According to recent findings from Shell Hospitality, owner and operator of a dozen or so resort hotels in the United States and Canada, the top three decision factors in planning a family vacation are the following:

  • Location: the destination must offer fast, easy access to a variety of family and recreational activities (amusement parks, visitor attractions, beaches, ski hills, etc.) or be located near the homes of friends and family.
  • Room size: rooms must be spacious enough to allow multiple family members to relax. Families increasingly appreciate amenities like kitchenettes, video games and internet access.
  • Hotel services: naturally, a pool is still the most popular attraction. However, game rooms and fitness facilities are also desirable features. Finally, when the group involves more than one family, teens want their own room; if grandparents are also part of the group, it is vital to be able to reserve neighbouring rooms.

A Travel Industry Association of America (TIA) study confirms that programs for children are very popular with families. Special children’s menus (41%) and hotel discounts for families (30%) are the most popular features, while the availability of toys and video games (22%), supervised activities (13%) and babysitting services (6%) are also well liked by families.
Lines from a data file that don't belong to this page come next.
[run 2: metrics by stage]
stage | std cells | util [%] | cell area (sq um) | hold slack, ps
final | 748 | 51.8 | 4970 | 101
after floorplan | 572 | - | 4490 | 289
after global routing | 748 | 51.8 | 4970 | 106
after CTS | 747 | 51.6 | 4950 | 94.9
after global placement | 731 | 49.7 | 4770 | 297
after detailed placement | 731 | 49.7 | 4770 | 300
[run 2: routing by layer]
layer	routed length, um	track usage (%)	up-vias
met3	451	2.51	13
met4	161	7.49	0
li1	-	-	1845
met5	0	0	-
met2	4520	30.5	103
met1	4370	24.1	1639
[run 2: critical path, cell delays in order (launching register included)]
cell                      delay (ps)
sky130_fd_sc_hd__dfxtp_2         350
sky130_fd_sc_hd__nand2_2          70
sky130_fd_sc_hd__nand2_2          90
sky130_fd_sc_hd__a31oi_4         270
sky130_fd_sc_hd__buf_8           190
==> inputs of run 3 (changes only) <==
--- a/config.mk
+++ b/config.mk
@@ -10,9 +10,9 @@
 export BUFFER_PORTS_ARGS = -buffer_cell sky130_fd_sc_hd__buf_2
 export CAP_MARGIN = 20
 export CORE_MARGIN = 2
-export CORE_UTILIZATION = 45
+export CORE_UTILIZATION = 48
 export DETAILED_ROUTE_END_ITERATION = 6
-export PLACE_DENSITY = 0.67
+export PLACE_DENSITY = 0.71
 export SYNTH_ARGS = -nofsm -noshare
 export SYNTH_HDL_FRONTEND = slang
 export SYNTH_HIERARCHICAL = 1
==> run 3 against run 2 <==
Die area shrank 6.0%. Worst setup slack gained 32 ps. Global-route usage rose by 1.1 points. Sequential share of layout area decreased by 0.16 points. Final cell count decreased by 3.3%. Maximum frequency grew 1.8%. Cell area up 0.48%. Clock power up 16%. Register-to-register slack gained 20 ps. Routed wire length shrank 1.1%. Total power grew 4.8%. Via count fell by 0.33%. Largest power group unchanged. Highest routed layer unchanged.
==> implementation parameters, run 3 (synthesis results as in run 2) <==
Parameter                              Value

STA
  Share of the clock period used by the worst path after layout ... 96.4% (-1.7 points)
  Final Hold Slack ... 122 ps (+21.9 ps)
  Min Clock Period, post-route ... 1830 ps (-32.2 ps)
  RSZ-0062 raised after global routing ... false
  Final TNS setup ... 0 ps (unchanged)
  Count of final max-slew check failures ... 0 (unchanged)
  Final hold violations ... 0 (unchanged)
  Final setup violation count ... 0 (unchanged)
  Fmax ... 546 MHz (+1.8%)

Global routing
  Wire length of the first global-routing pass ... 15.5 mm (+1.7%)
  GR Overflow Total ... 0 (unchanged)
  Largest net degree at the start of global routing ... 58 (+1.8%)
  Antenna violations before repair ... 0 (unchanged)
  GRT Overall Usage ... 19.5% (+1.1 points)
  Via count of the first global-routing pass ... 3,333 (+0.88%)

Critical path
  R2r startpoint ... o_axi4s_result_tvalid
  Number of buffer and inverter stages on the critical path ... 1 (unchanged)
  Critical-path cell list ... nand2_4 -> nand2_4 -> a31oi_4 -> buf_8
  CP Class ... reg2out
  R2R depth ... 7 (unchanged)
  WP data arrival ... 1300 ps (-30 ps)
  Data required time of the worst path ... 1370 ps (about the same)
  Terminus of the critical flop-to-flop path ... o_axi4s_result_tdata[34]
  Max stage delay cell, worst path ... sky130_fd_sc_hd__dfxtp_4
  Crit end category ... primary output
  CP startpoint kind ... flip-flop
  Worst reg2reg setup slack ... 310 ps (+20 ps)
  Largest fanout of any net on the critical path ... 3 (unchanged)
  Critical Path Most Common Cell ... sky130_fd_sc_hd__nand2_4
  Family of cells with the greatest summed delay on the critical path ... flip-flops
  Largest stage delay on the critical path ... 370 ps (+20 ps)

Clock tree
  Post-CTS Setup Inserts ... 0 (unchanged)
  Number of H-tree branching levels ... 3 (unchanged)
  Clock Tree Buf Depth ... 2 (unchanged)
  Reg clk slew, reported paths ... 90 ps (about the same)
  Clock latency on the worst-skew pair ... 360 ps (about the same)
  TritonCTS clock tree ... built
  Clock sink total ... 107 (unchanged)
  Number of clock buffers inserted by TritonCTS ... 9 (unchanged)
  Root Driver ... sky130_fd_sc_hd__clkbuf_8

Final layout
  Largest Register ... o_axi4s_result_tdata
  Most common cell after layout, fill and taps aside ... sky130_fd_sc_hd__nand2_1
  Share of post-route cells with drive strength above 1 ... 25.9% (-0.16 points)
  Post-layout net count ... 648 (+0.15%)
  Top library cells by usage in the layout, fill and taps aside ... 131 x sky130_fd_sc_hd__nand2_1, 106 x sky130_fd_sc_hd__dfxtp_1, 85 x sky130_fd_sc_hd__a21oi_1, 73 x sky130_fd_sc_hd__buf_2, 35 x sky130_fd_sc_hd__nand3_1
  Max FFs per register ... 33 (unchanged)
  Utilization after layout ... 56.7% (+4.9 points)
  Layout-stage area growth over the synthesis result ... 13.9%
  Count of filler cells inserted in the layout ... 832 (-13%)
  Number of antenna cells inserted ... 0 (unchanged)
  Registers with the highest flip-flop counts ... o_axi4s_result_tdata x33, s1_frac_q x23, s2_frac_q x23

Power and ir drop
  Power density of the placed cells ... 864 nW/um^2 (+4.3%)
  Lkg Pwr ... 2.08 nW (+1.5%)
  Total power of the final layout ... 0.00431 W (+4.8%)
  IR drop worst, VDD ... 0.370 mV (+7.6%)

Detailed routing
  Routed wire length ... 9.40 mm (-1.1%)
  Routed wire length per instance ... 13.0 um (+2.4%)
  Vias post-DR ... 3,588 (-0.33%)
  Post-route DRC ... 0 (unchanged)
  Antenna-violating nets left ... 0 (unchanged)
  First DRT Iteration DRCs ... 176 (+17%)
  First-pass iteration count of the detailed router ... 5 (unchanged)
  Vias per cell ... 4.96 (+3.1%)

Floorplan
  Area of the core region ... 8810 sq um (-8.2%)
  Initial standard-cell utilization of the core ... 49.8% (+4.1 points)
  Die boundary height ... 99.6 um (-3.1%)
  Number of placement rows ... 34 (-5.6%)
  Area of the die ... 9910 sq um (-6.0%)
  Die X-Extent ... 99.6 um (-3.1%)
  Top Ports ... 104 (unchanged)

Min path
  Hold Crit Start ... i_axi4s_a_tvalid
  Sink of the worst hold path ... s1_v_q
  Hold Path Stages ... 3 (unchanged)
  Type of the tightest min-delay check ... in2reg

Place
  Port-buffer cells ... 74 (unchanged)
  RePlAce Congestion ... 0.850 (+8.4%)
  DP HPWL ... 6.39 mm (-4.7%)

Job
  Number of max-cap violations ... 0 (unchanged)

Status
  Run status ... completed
File: config.mk
export PLATFORM = sky130hd
export DESIGN_NAME = serial_chain_shifter
export DESIGN_NICKNAME = d
export VERILOG_FILES = /design/src/rtl/serial_display_pkg.sv /design/src/rtl/sclk_phase_gen.sv /design/src/rtl/serial_chain_shifter.sv
export SDC_FILE = /design/constraint.sdc
export NUM_CORES = 1
export LEC_CHECK = 0
export BUFFER_PORTS_ARGS = -buffer_cell sky130_fd_sc_hd__buf_2
export CAP_MARGIN = 20
export CORE_MARGIN = 8
export CORE_UTILIZATION = 40
export CTS_CLUSTER_DIAMETER = 120
export DETAILED_ROUTE_END_ITERATION = 8
export GPL_TIMING_DRIVEN = 0
export MAX_ROUTING_LAYER = met4
export PLACE_DENSITY = 0.63
export SLEW_MARGIN = 20
export SYNTH_ARGS = -nofsm -noshare
export SYNTH_HDL_FRONTEND = slang
export SYNTH_HIERARCHICAL = 1
export SYNTH_SLANG_ARGS = --single-unit
File: constraint.sdc
create_clock -name i_clk -period 2.09 [get_ports i_clk]
set_clock_uncertainty 0.2 [all_clocks]
set_input_delay 0.418 -clock i_clk [delete_from_list [all_inputs] [get_ports i_clk]]
set_output_delay 0.418 -clock i_clk [all_outputs]
set_load 0.005 [all_outputs]
File: src/rtl/serial_display_pkg.sv
// Shared state encoding and default geometry for the serial display-chain shifter.
package serial_display_pkg;

    localparam int DEF_WORD_W   = 16;
    localparam int DEF_N_DEV    = 2;
    localparam int DEF_HALF_DIV = 2;
    localparam int DEF_GAP_CYC  = 4;

    typedef enum logic [1:0] {
        ST_IDLE,
        ST_SHIFT,
        ST_HOLD,
        ST_GAP
    } shift_state_e;

endpackage

File: src/rtl/sclk_phase_gen.sv
// SCK phase timer: while run is high, emits alternating rise/fall strobes every HALF_DIV cycles.
module sclk_phase_gen
    import serial_display_pkg::*;
#(
    parameter int HALF_DIV = DEF_HALF_DIV
) (
    input  logic i_clk,
    input  logic i_reset,
    input  logic run,
    output logic rise,
    output logic fall
);

    localparam int DIV_W = $clog2(HALF_DIV + 1);
    localparam logic [DIV_W-1:0] DIV_LAST = DIV_W'(HALF_DIV - 1);

    logic [DIV_W-1:0] div_cnt_q;
    logic             phase_q;
    logic             tick;

    assign tick = run && (div_cnt_q == DIV_LAST);
    assign rise = tick && !phase_q;
    assign fall = tick && phase_q;

    // Restarting from zero whenever run drops keeps every frame's first low phase full length.
    always_ff @(posedge i_clk) begin
        if (i_reset || !run) begin
            div_cnt_q <= '0;
            phase_q   <= 1'b0;
        end else if (tick) begin
            div_cnt_q <= '0;
            phase_q   <= !phase_q;
        end else begin
            div_cnt_q <= div_cnt_q + 1'b1;
        end
    end

endmodule

File: src/rtl/serial_chain_shifter.sv
// Shifts one frame of WORD_W*N_DEV bits into a chain of display drivers, then pulses LOAD high.
module serial_chain_shifter
    import serial_display_pkg::*;
#(
    parameter int WORD_W   = DEF_WORD_W,
    parameter int N_DEV    = DEF_N_DEV,
    parameter int HALF_DIV = DEF_HALF_DIV,
    parameter int GAP_CYC  = DEF_GAP_CYC
) (
    input  logic                    i_clk,
    input  logic                    i_reset,
    input  logic                    i_en,
    input  logic                    i_lsb_first,
    input  logic                    i_valid,
    output logic                    o_ready,
    input  logic [WORD_W*N_DEV-1:0] i_data,
    output logic                    o_busy,
    output logic                    o_serial_clk,
    output logic                    o_serial_dout,
    output logic                    o_serial_load
);

    localparam int BITS  = WORD_W * N_DEV;
    localparam int BIT_W = $clog2(BITS + 1);
    localparam int GAP_W = $clog2(GAP_CYC + 1);
    localparam logic [BIT_W-1:0] BIT_LAST = BIT_W'(BITS - 1);
    localparam logic [GAP_W-1:0] GAP_LAST = GAP_W'(GAP_CYC - 1);

    shift_state_e     state_q, state_d;
    logic [BITS-1:0]  shreg_q, shreg_d;
    logic [BITS-1:0]  shifted;
    logic             lsb_q, lsb_d;
    logic [BIT_W-1:0] bit_cnt_q, bit_cnt_d;
    logic [GAP_W-1:0] gap_cnt_q, gap_cnt_d;
    logic             ready_d, busy_d, sck_d, dout_d, load_d;
    logic             run, rise, fall;

    assign run = (state_q == ST_SHIFT) || (state_q == ST_HOLD);

    sclk_phase_gen #(
        .HALF_DIV(HALF_DIV)
    ) u_phase (
        .i_clk  (i_clk),
        .i_reset(i_reset),
        .run    (run),
        .rise   (rise),
        .fall   (fall)
    );

    // Outputs are computed for the state being entered and registered with it.
    always_comb begin
        state_d   = state_q;
        shreg_d   = shreg_q;
        lsb_d     = lsb_q;
        bit_cnt_d = bit_cnt_q;
        gap_cnt_d = gap_cnt_q;
        ready_d   = 1'b0;
        busy_d    = 1'b1;
        sck_d     = o_serial_clk;
        dout_d    = o_serial_dout;
        load_d    = 1'b0;
        shifted   = lsb_q ? (shreg_q >> 1) : (shreg_q << 1);

        unique case (state_q)
            ST_IDLE: begin
                busy_d  = 1'b0;
                load_d  = 1'b1;
                sck_d   = 1'b0;
                dout_d  = 1'b0;
                ready_d = i_en;
                if (i_valid && o_ready) begin
                    state_d   = ST_SHIFT;
                    shreg_d   = i_data;
                    lsb_d     = i_lsb_first;
                    bit_cnt_d = '0;
                    ready_d   = 1'b0;
                    busy_d    = 1'b1;
                    load_d    = 1'b0;
                    dout_d    = i_lsb_first ? i_data[0] : i_data[BITS-1];
                end
            end
            ST_SHIFT: begin
                if (rise) begin
                    sck_d = 1'b1;
                end else if (fall) begin
                    sck_d     = 1'b0;
                    bit_cnt_d = bit_cnt_q + 1'b1;
                    if (bit_cnt_q == BIT_LAST) begin
                        state_d = ST_HOLD;
                        dout_d  = 1'b0;
                    end else begin
                        shreg_d = shifted;
                        dout_d  = lsb_q ? shifted[0] : shifted[BITS-1];
                    end
                end
            end
            ST_HOLD: begin
                sck_d = 1'b0;
                if (rise) begin
                    state_d   = ST_GAP;
                    gap_cnt_d = '0;
                    load_d    = 1'b1;
                end
            end
            ST_GAP: begin
                load_d = 1'b1;
                sck_d  = 1'b0;
                dout_d = 1'b0;
                if (gap_cnt_q == GAP_LAST) begin
                    state_d = ST_IDLE;
                    busy_d  = 1'b0;
                    ready_d = i_en;
                end else begin
                    gap_cnt_d = gap_cnt_q + 1'b1;
                end
            end
            default: state_d = ST_IDLE;
        endcase
    end

    always_ff @(posedge i_clk) begin
        if (i_reset) begin
            state_q       <= ST_IDLE;
            shreg_q       <= '0;
            lsb_q         <= 1'b0;
            bit_cnt_q     <= '0;
            gap_cnt_q     <= '0;
            o_ready       <= 1'b0;
            o_busy        <= 1'b0;
            o_serial_clk  <= 1'b0;
            o_serial_dout <= 1'b0;
            o_serial_load <= 1'b1;
        end else begin
            state_q       <= state_d;
            shreg_q       <= shreg_d;
            lsb_q         <= lsb_d;
            bit_cnt_q     <= bit_cnt_d;
            gap_cnt_q     <= gap_cnt_d;
            o_ready       <= ready_d;
            o_busy        <= busy_d;
            o_serial_clk  <= sck_d;
            o_serial_dout <= dout_d;
            o_serial_load <= load_d;
        end
    end

endmodule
Although an average 60% of families take advantage of these types of services when they travel, Generation X parents are more likely to do so, with 71% of those aged 35 44 using children’s programs. This is the highest proportion among all individuals who travel with children.

Who are Generation X parents?

Generation X covers individuals born from 1965 to 1980. Even though the oldest of these are already in their 40s, many are parents of young children.

In Canada, it is estimated only 17% of Gen Xers have had a first child by the age of 25, while this percentage jumps to 29% among Baby Boomers. In 2002, four out of 10 children (40%) were born to parents aged 30 to 39, compared to 34% in 1991 and 24% in 1981.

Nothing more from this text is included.